Did you mean Sunday October 21st, or October 22nd?

------
zaidf
Boy I can't wait for the day when we look at this screenshot and chuckle that
it was even needed. My problem with Siri and others is that if I have to
_look_ at the screen after every command, it kills away a huge chunk of the
benefit. If Siri was a human, it is the equivalent of having the human repeat
what he heard every time you made a request to confirm he understood you
correctly. That would be annoying. And often just easier to do it yourself.

This is one area there is massive room for innovation. I'd give it a few years
before we can say a command like "hey iphone, text mom that I am home" and
within seconds, hear back "done!". I'd know with confidence that the right
message was sent. Even more importantly, I'd be able to do all this without
needing to lift my phone, or have to get closer to the phone or speak too much
louder than whispering the request to an assistant.

------
sturmeh
Whilst that may seem like intellegent design, you'll notice that you can't see
the current date anywhere on that screen without making assumptions.

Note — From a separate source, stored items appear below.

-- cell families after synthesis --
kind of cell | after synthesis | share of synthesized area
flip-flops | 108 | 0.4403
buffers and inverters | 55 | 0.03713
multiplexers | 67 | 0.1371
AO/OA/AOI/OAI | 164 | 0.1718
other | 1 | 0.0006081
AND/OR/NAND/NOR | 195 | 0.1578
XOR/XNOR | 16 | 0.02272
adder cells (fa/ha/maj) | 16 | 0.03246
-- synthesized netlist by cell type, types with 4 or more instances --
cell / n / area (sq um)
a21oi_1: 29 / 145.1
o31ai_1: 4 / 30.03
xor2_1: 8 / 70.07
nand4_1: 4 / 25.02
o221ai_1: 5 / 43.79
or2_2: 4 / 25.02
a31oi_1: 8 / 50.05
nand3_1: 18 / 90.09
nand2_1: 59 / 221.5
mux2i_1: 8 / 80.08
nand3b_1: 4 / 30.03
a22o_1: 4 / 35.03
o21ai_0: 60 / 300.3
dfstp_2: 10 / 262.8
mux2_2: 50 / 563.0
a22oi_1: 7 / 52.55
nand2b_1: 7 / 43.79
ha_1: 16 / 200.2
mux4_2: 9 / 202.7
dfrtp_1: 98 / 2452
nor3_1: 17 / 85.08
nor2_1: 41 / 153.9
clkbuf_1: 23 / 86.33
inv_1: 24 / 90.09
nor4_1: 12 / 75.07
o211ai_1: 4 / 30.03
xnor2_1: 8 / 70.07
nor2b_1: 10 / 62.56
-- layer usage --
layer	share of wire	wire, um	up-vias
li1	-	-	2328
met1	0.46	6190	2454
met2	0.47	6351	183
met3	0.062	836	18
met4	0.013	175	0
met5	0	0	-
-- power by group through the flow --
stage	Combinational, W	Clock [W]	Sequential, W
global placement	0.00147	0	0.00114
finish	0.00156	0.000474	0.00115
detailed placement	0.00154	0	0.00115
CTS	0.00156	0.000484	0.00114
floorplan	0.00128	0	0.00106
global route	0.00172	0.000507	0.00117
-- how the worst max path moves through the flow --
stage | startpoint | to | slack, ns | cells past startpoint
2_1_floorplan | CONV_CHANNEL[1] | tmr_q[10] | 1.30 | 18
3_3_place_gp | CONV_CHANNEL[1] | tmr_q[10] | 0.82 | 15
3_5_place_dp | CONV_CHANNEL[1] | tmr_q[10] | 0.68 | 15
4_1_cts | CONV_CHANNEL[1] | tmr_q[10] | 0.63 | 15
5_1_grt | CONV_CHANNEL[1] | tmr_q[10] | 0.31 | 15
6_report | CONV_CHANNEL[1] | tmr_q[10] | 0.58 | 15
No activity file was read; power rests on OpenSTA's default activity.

This screen would make me feel uneasy and over-analyse the options. (Does it
mean yesterday or today? today or tomorrow?)

It would be nice if it also showed the day of the week on each option.

------
acangiano
Discussion on Reddit from a month ago:
[http://www.reddit.com/r/apple/comments/10f3al/clever_siri_if...](http://www.reddit.com/r/apple/comments/10f3al/clever_siri_if_its_just_past_midnight_it_asks_you/)

In that thread, I commented:

In my opinion a much better question would be "Do you mean in 9 hours?". If
you say yes, set it for today. If you say no, then it's tomorrow.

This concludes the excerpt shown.